Instructions for the task.
Reply with one number: the count of lines in the data that hold the string "default".

Stored data entries:
`config.mk`:
```
export PLATFORM = sky130hd
export DESIGN_NAME = sas_sequencer
export DESIGN_NICKNAME = d
export VERILOG_FILES = /design/src/rtl/sas_pkg.sv /design/src/rtl/sas_sequencer.sv
export SDC_FILE = /design/constraint.sdc
export NUM_CORES = 1
export LEC_CHECK = 0
export CORE_UTILIZATION = 51
export CTS_CLUSTER_SIZE = 30
export DETAILED_ROUTE_END_ITERATION = 7
export DONT_BUFFER_PORTS = 1
export PLACE_DENSITY = 0.66
export REMOVE_ABC_BUFFERS = 1
export SKIP_CTS_REPAIR_TIMING = 1
export SYNTH_ARGS = -nofsm -noshare
export SYNTH_HDL_FRONTEND = slang
export SYNTH_SLANG_ARGS = --single-unit
```
`constraint.sdc`:
```
create_clock -name core_clk -period 2.65 [get_ports core_clk]
set_input_delay 0.53 -clock core_clk [delete_from_list [all_inputs] [get_ports core_clk]]
set_output_delay 0.53 -clock core_clk [all_outputs]
set_load 0.05 [all_outputs]
```
`src/rtl/sas_pkg.sv`:
```
// Constants, register map and state types of the converter sequencer
// What this block does
// - A rising edge of the selected trigger starts a conversion.
// - Trigger invert bit flips the selected trigger before edge detection.
// - Sample-hold field selects 4, 8, 16 or 64 conversion clock cycles.
// - After trigger sync, sample window stays high exactly the selected period.
// - Sample window falling edge starts conversion lasting 13 conversion clocks.
// - Mode field: single once, sequence once, single repeated, sequence repeated.
// - Single mode: soft start retriggers; other sources need an arm toggle.
// - Sequence converts from selected channel downward, stopping after channel zero.
// - Sequence-once mode retriggers by soft start; other sources need an arm toggle.
// - Repeat-single mode converts the selected channel continuously.
// - Repeat-sequence runs down to zero, restarting on the next trigger.
// - Multi-sample with nonzero mode: later conversions start automatically.
// - Multi-sample ignores further triggers until sequence ends or arm toggles.
// - Clearing arm in single mode aborts the conversion at once.
// - Clearing arm in repeat-single lets the current conversion finish.
// - Clearing arm in sequence modes lets the sequence finish.
// - Mode zero with arm clear stops conversion immediately in every mode.
// - Reference-on enables band-gap and buffer; level bit selects 2.5 V/1.5 V.
// - Idle with reference on: buffer off unless reference output is on with burst clear, band-gap kept on.
// - With reference output, burst clear keeps buffer on; set gates it.
// - Core and internal oscillator run only while a conversion is active.
// - Analog-enable bits disable digital buffers of their port pins.
// - Arm must be set to convert; control word settings change only while disarmed or in the write that clears arm, analog-enable bits at any time.
// - Conversion clock picks one of four sources, divided by 1 to 8.
// - The 10-bit result lands in the result register.
package sas_pkg;
	localparam logic [3:0]  OFS_CTRL0   = 4'h0;
	localparam logic [3:0]  OFS_CTRL1   = 4'h2;
	localparam logic [3:0]  OFS_AE      = 4'h4;
	localparam logic [3:0]  OFS_RESULT  = 4'h6;
	localparam logic [3:0]  OFS_STATUS  = 4'h8;
	// Control word 0 fields
	localparam int          B_SOFT      = 0;
	localparam int          B_ARM       = 1;
	localparam int          B_MODE      = 2;
	localparam int          B_MSC       = 4;
	localparam int          B_TSRC      = 5;
	localparam int          B_TINV      = 7;
	localparam int          B_SHT       = 8;
	localparam int          B_REF_POWER_ON     = 10;
	localparam int          B_REFLVL    = 11;
	localparam int          B_REF_PIN_OUT_EN    = 12;
	localparam int          B_BURST     = 13;
	localparam int          B_LOWSPD    = 14;
	localparam int          B_CORE      = 15;
	// Control word 1 fields
	localparam int          B_CHAN      = 0;
	localparam int          B_CSRC      = 4;
	localparam int          B_CDIV      = 6;
	localparam int          B_STCHAN    = 2;
	localparam logic [15:0] CTRL0_RST   = 16'h0000;
	localparam logic [8:0]  CTRL1_RST   = 9'h000;
	localparam logic [7:0]  AE_RST      = 8'h00;
	localparam logic [6:0]  SHT_4       = 7'h04;
	localparam logic [6:0]  SHT_8       = 7'h08;
	localparam logic [6:0]  SHT_16      = 7'h10;
	localparam logic [6:0]  SHT_64      = 7'h40;
	localparam logic [6:0]  CONV_CYC    = 7'h0d;
	localparam logic [1:0]  CSRC_OSC    = 2'h0;

	typedef enum logic [1:0] {ST_IDLE, ST_SYNC, ST_SAMPLE, ST_CONV} sas_fsm_t;

	typedef struct packed {
		logic [3:0]  addr;
		logic [15:0] wdata;
		logic        wr;
		logic        rd;
	} sas_bus_req_t;

	typedef struct packed {
		logic [15:0] ctrl0;
		logic [8:0]  ctrl1;
		logic [7:0]  ae;
		logic [9:0]  result;
		sas_fsm_t    fsm;
		logic [6:0]  cnt;
		logic [3:0]  chan;
		logic [2:0]  div_cnt;
		logic        trig_q;
		logic        lock;
		logic        rearm;
		logic        seq_pend;
		logic        busy;
		logic [15:0] rdata;
		logic        window;
		logic        conv_go;
		logic        bandgap_en;
		logic        buf_en;
		logic        core_en;
		logic        osc_en;
	} sas_ctl_t;
endpackage : sas_pkg

```
`src/rtl/sas_sequencer.sv`:
```
// Sequencer, sample timer, power gating and register port of the converter
`timescale 1ns/1ps
module sas_sequencer
	import sas_pkg::*;
(
	// Clock and reset
	input  wire logic         core_clk,
	input  wire logic         rst_n,
	// Register port
	input  wire sas_bus_req_t bus_req,
	output logic [15:0]       bus_rdata,
	// Trigger sources, one-per-edge clock ticks, converter core data
	input  wire logic [2:0]   timer_out,
	input  wire logic [3:0]   conv_src_tick,
	input  wire logic [9:0]   sar_data,
	// Converter core control
	output logic              sample_window,
	output logic              conv_start,
	output logic [3:0]        conv_channel,
	output logic              conv_busy_flag,
	output logic              core_power_en,
	output logic              internal_conv_osc,
	// Reference and pins
	output logic              ref_bandgap_en,
	output logic              ref_buffer_en,
	output logic              ref_level_sel,
	output logic              ref_buffer_low_speed,
	output logic [7:0]        analog_pin_enable
);
	sas_ctl_t r_reg;
	sas_ctl_t r_next;

	always_comb begin
		logic [1:0]  mode;
		logic        arm;
		logic        multi_sample_auto;
		logic [1:0]  tsrc;
		logic        trig_sel;
		logic        trig_raw;
		logic        rise;
		logic        tick;
		logic [6:0]  period;
		logic        start_ok;
		logic        auto_go;
		logic        finish;
		logic        cfg_ok;
		logic        active;
		r_next = r_reg;
		mode = r_reg.ctrl0[B_MODE +: 2];
		arm = r_reg.ctrl0[B_ARM];
		multi_sample_auto = r_reg.ctrl0[B_MSC];
		tsrc = r_reg.ctrl0[B_TSRC +: 2];
		finish = 1'b0;
		trig_sel = 1'b0;
		trig_raw = 1'b0;
		rise = 1'b0;
		tick = 1'b0;
		period = SHT_4;
		start_ok = 1'b0;
		auto_go = 1'b0;
		cfg_ok = 1'b0;
		active = 1'b0;
		r_next.conv_go = 1'b0;
		r_next.rdata = 16'h0000;

		// Trigger select and edge detect
		case (tsrc)
			2'h0: trig_sel = r_reg.ctrl0[B_SOFT];
			2'h1: trig_sel = timer_out[1];
			2'h2: trig_sel = timer_out[0];
			default: trig_sel = timer_out[2];
		endcase
		trig_raw = trig_sel ^ r_reg.ctrl0[B_TINV];
		rise = trig_raw & ~r_reg.trig_q;
		r_next.trig_q = trig_raw;

		// Conversion clock as a tick of the chosen source, divided
		tick = 1'b0;
		if (conv_src_tick[r_reg.ctrl1[B_CSRC +: 2]]) begin
			if (r_reg.div_cnt == r_reg.ctrl1[B_CDIV +: 3]) begin
				r_next.div_cnt = 3'h0;
				tick = 1'b1;
			end else begin
				r_next.div_cnt = r_reg.div_cnt + 3'h1;
			end
		end

		case (r_reg.ctrl0[B_SHT +: 2])
			2'h0: period = SHT_4;
			2'h1: period = SHT_8;
			2'h2: period = SHT_16;
			default: period = SHT_64;
		endcase

		auto_go = multi_sample_auto && (mode != 2'h0);
		start_ok = rise && (r_reg.seq_pend ||
			(arm && !r_reg.lock && !r_reg.rearm));

		case (r_reg.fsm)
			ST_IDLE: begin
				if (start_ok) begin
					if (!r_reg.seq_pend)
						r_next.chan = r_reg.ctrl1[B_CHAN +: 4];
					r_next.fsm = ST_SYNC;
					r_next.busy = 1'b1;
					r_next.lock = auto_go;
					r_next.ctrl0[B_SOFT] = 1'b0;
				end
			end
			ST_SYNC: begin
				if (tick) begin
					r_next.fsm = ST_SAMPLE;
					r_next.window = 1'b1;
					r_next.cnt = period - 7'h01;
				end
			end
			ST_SAMPLE: begin
				if (tick) begin
					if (r_reg.cnt == 7'h00) begin
						r_next.window = 1'b0;
						r_next.fsm = ST_CONV;
						r_next.conv_go = 1'b1;
						r_next.cnt = CONV_CYC - 7'h01;
					end else begin
						r_next.cnt = r_reg.cnt - 7'h01;
					end
				end
			end
			ST_CONV: begin
				if (tick && r_reg.cnt != 7'h00)
					r_next.cnt = r_reg.cnt - 7'h01;
				if (tick && r_reg.cnt == 7'h00) begin
					r_next.result = sar_data;
					r_next.fsm = ST_IDLE;
					case (mode)
						2'h0: finish = 1'b1;
						2'h1: begin
							if (r_reg.chan != 4'h0) begin
								r_next.chan = r_reg.chan - 4'h1;
								r_next.seq_pend = 1'b1;
								if (auto_go)
									r_next.fsm = ST_SYNC;
							end else begin
								finish = 1'b1;
								r_next.lock = 1'b0;
							end
						end
						2'h2: begin
							if (arm && auto_go)
								r_next.fsm = ST_SYNC;
							else if (arm)
								r_next.busy = 1'b0;
							else
								finish = 1'b1;
						end
						default: begin
							if (r_reg.chan != 4'h0) begin
								r_next.chan = r_reg.chan - 4'h1;
								r_next.seq_pend = 1'b1;
								if (auto_go)
									r_next.fsm = ST_SYNC;
							end else if (arm && auto_go) begin
								r_next.chan = r_reg.ctrl1[B_CHAN +: 4];
								r_next.seq_pend = 1'b0;
								r_next.fsm = ST_SYNC;
							end else begin
								finish = 1'b1;
							end
						end
					endcase
				end
			end
			default: r_next.fsm = ST_IDLE;
		endcase

		if (finish) begin
			r_next.busy = 1'b0;
			r_next.seq_pend = 1'b0;
			r_next.rearm = (tsrc != 2'h0) && !mode[1];
		end

		// Immediate stop in single mode or with mode forced to zero
		if (!arm && mode == 2'h0 && (r_reg.fsm != ST_IDLE || r_reg.seq_pend)) begin
			r_next.fsm = ST_IDLE;
			r_next.window = 1'b0;
			r_next.busy = 1'b0;
			r_next.seq_pend = 1'b0;
		end
		if (!arm) begin
			r_next.lock = 1'b0;
			r_next.rearm = 1'b0;
		end

		// Register writes; a soft start written now beats the clear above
		cfg_ok = !arm || !bus_req.wdata[B_ARM];
		if (bus_req.wr) begin
			case (bus_req.addr)
				OFS_CTRL0: begin
					r_next.ctrl0[B_SOFT] = bus_req.wdata[B_SOFT] | r_next.ctrl0[B_SOFT];
					r_next.ctrl0[B_ARM] = bus_req.wdata[B_ARM];
					if (cfg_ok)
						r_next.ctrl0[15:B_MODE] = bus_req.wdata[15:B_MODE];
				end
				OFS_CTRL1: begin
					if (!arm)
						r_next.ctrl1 = bus_req.wdata[8:0];
				end
				OFS_AE: r_next.ae = bus_req.wdata[7:0];
				default: ;
			endcase
		end

		// Read data, valid in the cycle after the strobe only
		if (bus_req.rd) begin
			case (bus_req.addr)
				OFS_CTRL0: r_next.rdata = r_reg.ctrl0;
				OFS_CTRL1: r_next.rdata = {7'h00, r_reg.ctrl1};
				OFS_AE: r_next.rdata = {8'h00, r_reg.ae};
				OFS_RESULT: r_next.rdata = {6'h00, r_reg.result};
				OFS_STATUS: r_next.rdata = {10'h000, r_reg.chan, 1'b0, r_reg.busy};
				default: r_next.rdata = 16'h0000;
			endcase
		end

		// Power gating follows the next activity state
		active = (r_next.fsm != ST_IDLE);
		r_next.bandgap_en = r_next.ctrl0[B_REF_POWER_ON];
		r_next.buf_en = r_next.ctrl0[B_REF_POWER_ON] && (active ||
			(r_next.ctrl0[B_REF_PIN_OUT_EN] && !r_next.ctrl0[B_BURST]));
		r_next.core_en = r_next.ctrl0[B_CORE] && active;
		r_next.osc_en = active && (r_next.ctrl1[B_CSRC +: 2] == CSRC_OSC);
	end

	always_ff @(posedge core_clk) begin
		if (!rst_n) begin
			r_reg <= '0;
			r_reg.ctrl0 <= CTRL0_RST;
			r_reg.ctrl1 <= CTRL1_RST;
			r_reg.ae <= AE_RST;
			r_reg.fsm <= ST_IDLE;
		end else begin
			r_reg <= r_next;
		end
	end

	assign bus_rdata = r_reg.rdata;
	assign sample_window = r_reg.window;
	assign conv_start = r_reg.conv_go;
	assign conv_channel = r_reg.chan;
	assign conv_busy_flag = r_reg.busy;
	assign core_power_en = r_reg.core_en;
	assign internal_conv_osc = r_reg.osc_en;
	assign ref_bandgap_en = r_reg.bandgap_en;
	assign ref_buffer_en = r_reg.buf_en;
	assign ref_level_sel = r_reg.ctrl0[B_REFLVL];
	assign ref_buffer_low_speed = r_reg.ctrl0[B_LOWSPD];
	assign analog_pin_enable = r_reg.ae;
endmodule : sas_sequencer

```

Result of the task.
6